Instructions to follow: For the material below, return exactly the lines starting at the one holding "root buffer: clkbuf_16" and ending at the one holding "Warn Count at 0", counting both as part of the range.

'''

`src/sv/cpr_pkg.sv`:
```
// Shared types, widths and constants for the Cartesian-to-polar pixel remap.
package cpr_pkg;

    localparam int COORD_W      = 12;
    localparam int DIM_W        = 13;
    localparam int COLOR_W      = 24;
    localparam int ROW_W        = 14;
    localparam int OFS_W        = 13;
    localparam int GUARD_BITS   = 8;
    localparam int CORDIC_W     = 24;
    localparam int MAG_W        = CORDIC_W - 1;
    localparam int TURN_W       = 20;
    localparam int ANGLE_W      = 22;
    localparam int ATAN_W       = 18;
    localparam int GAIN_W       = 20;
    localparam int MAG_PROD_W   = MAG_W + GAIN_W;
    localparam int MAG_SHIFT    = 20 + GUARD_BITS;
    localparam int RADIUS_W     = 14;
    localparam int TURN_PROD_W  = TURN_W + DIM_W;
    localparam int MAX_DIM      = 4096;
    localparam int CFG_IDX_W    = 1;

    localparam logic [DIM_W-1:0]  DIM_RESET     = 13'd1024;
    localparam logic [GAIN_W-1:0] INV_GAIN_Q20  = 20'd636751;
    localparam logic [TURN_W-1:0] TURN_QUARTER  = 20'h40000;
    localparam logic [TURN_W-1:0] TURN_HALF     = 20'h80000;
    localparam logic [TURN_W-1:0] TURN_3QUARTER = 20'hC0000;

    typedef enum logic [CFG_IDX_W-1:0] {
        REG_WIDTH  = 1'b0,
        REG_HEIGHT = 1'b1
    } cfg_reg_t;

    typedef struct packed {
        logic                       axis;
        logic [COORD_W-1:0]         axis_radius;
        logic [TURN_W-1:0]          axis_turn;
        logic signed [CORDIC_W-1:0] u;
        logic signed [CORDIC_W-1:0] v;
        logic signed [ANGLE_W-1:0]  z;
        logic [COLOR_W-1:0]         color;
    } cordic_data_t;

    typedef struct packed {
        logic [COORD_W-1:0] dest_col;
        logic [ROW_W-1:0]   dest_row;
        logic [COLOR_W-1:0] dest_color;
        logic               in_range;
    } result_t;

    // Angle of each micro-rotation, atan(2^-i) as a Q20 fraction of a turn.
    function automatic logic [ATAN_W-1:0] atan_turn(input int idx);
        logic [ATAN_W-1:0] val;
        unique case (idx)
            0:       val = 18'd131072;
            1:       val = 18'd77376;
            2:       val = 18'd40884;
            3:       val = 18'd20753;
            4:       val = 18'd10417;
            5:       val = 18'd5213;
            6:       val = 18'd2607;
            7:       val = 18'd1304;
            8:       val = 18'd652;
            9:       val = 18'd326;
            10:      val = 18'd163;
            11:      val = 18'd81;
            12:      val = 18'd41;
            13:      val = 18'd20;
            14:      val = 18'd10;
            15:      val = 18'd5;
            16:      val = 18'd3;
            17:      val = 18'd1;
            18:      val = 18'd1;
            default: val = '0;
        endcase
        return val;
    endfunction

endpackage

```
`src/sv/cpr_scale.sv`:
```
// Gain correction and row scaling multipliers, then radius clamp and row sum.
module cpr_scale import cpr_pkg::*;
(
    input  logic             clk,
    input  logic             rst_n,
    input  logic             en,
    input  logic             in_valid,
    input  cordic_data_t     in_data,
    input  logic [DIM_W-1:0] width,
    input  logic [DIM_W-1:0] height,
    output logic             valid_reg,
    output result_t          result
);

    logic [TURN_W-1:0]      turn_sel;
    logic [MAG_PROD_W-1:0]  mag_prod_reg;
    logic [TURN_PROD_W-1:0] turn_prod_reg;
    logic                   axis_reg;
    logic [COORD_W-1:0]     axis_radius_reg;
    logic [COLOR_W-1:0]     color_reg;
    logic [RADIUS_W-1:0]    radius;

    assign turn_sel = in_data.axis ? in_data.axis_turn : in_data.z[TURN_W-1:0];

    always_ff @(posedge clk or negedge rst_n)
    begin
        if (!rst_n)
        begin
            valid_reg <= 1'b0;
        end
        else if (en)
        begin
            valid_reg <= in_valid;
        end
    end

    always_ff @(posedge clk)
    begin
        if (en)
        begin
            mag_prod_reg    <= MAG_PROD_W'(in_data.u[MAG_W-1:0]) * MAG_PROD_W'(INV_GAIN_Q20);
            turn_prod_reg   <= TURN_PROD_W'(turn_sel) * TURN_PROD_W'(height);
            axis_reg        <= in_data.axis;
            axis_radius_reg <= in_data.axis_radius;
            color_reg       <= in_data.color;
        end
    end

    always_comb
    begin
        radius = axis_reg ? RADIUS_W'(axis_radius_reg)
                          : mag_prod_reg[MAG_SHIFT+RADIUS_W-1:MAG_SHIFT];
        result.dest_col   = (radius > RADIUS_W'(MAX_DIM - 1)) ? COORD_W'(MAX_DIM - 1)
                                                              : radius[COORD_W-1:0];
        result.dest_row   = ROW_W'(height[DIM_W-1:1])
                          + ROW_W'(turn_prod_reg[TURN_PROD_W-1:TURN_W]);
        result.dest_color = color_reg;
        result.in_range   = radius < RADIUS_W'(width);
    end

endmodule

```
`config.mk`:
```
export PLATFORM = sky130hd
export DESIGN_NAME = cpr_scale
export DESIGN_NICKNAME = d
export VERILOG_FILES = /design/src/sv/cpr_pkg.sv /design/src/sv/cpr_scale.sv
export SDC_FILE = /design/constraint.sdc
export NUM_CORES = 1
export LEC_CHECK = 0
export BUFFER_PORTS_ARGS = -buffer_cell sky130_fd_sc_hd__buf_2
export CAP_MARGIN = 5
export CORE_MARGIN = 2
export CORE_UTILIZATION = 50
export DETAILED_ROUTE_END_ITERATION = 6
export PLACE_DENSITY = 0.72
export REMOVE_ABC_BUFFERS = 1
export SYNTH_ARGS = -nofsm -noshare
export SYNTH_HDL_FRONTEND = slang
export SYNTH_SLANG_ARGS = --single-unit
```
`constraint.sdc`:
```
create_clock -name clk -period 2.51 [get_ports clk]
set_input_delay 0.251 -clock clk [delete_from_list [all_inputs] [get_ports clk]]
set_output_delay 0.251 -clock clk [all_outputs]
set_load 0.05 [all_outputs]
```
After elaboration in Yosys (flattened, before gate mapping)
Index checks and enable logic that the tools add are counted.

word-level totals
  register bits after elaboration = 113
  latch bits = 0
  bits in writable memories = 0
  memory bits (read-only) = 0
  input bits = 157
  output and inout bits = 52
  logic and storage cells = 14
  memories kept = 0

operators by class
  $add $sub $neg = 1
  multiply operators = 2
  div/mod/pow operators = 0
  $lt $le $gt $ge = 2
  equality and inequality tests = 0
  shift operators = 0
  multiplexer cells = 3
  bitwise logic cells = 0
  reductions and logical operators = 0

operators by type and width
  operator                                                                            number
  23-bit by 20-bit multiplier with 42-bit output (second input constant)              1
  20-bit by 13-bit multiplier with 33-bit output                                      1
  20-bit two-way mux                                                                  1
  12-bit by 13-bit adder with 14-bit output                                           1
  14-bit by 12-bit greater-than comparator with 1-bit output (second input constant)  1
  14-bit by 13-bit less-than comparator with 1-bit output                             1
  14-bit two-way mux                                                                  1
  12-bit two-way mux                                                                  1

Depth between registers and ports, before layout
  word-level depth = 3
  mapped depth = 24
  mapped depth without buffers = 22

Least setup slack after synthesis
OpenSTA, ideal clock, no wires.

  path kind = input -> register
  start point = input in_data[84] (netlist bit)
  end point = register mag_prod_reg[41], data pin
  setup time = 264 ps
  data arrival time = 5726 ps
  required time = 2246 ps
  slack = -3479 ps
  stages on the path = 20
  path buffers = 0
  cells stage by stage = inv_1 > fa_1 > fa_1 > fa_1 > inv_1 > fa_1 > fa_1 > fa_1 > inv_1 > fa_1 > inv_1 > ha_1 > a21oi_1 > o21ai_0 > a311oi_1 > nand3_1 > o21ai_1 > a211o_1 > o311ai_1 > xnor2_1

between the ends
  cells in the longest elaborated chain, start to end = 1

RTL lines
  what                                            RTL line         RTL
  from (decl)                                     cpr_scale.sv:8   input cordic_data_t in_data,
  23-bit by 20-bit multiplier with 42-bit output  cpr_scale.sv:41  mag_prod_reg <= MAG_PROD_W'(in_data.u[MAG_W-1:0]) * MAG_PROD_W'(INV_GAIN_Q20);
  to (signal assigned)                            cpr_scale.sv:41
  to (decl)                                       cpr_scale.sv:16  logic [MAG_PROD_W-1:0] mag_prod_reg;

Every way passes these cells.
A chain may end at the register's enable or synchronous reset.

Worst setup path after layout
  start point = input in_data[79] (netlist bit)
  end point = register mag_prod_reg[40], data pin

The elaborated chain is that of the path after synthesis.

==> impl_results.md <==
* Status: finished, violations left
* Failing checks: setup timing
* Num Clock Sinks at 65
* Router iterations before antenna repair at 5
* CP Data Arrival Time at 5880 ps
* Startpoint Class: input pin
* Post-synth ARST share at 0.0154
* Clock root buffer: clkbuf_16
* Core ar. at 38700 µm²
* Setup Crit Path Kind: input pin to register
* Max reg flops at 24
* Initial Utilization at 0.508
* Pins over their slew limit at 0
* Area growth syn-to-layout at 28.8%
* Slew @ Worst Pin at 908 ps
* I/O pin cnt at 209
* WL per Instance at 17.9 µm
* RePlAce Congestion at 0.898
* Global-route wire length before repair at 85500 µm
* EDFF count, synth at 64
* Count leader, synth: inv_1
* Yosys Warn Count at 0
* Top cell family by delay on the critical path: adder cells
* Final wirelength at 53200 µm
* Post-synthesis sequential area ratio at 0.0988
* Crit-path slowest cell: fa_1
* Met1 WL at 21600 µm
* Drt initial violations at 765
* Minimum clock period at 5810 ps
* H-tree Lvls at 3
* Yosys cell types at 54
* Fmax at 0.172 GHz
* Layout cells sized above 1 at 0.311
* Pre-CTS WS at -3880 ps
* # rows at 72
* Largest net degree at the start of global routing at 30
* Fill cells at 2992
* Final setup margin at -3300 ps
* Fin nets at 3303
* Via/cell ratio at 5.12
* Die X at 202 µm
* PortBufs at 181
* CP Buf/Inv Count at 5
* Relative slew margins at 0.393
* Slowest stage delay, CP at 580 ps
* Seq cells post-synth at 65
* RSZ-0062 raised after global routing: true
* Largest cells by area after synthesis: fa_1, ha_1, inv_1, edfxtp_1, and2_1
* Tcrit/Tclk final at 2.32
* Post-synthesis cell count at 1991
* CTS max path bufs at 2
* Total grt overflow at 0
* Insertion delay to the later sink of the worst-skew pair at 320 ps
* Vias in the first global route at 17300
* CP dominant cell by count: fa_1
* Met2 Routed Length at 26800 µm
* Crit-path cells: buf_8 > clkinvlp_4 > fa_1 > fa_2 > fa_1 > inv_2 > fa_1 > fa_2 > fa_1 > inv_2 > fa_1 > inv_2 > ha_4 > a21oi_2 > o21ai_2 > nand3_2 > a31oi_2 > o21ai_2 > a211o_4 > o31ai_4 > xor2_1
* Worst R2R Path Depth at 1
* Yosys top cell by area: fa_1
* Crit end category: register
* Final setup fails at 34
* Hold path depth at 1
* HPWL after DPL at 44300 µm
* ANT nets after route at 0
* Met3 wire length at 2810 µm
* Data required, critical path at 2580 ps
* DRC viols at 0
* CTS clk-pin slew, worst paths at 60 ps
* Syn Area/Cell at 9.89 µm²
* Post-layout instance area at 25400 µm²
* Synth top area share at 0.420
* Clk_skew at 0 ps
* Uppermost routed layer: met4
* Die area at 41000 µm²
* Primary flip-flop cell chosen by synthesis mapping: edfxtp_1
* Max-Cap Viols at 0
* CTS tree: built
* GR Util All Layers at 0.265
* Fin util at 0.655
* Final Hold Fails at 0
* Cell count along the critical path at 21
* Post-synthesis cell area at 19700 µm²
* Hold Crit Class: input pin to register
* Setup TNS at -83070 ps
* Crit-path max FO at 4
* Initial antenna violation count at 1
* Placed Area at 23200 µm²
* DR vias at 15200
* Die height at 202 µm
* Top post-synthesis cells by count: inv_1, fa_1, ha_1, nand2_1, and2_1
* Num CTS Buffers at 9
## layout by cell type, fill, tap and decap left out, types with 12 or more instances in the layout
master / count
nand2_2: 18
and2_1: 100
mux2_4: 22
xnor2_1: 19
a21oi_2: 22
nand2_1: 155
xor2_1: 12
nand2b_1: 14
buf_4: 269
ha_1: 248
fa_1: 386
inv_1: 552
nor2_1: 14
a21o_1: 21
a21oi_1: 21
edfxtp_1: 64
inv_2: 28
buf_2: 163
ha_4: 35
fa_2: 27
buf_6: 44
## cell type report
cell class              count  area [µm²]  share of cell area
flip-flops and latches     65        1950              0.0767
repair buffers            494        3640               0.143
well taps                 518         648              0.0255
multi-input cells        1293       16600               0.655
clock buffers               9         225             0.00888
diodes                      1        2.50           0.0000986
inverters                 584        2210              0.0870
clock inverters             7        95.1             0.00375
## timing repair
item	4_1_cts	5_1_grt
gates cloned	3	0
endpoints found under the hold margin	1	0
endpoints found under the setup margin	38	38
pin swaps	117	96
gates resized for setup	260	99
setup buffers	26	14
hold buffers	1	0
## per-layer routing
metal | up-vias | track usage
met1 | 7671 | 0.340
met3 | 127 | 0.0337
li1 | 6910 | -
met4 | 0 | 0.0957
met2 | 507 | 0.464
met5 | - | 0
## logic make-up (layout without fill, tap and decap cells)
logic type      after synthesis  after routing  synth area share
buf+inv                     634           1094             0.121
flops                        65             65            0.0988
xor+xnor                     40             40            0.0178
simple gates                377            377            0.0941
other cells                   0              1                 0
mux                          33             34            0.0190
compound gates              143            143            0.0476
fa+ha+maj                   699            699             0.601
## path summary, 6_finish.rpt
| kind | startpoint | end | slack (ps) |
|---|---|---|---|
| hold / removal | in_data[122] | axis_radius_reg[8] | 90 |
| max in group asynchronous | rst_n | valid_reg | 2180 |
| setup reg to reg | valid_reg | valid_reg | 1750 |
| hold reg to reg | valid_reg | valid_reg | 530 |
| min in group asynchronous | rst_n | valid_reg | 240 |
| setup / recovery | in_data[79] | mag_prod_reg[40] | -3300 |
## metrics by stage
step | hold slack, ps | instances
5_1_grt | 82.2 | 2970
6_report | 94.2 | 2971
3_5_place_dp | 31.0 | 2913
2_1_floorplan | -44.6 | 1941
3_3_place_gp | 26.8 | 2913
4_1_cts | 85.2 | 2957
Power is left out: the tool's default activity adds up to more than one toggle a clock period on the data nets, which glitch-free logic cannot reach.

'''

Output of the exercise:
* Clock root buffer: clkbuf_16
* Core ar. at 38700 µm²
* Setup Crit Path Kind: input pin to register
* Max reg flops at 24
* Initial Utilization at 0.508
* Pins over their slew limit at 0
* Area growth syn-to-layout at 28.8%
* Slew @ Worst Pin at 908 ps
* I/O pin cnt at 209
* WL per Instance at 17.9 µm
* RePlAce Congestion at 0.898
* Global-route wire length before repair at 85500 µm
* EDFF count, synth at 64
* Count leader, synth: inv_1
* Yosys Warn Count at 0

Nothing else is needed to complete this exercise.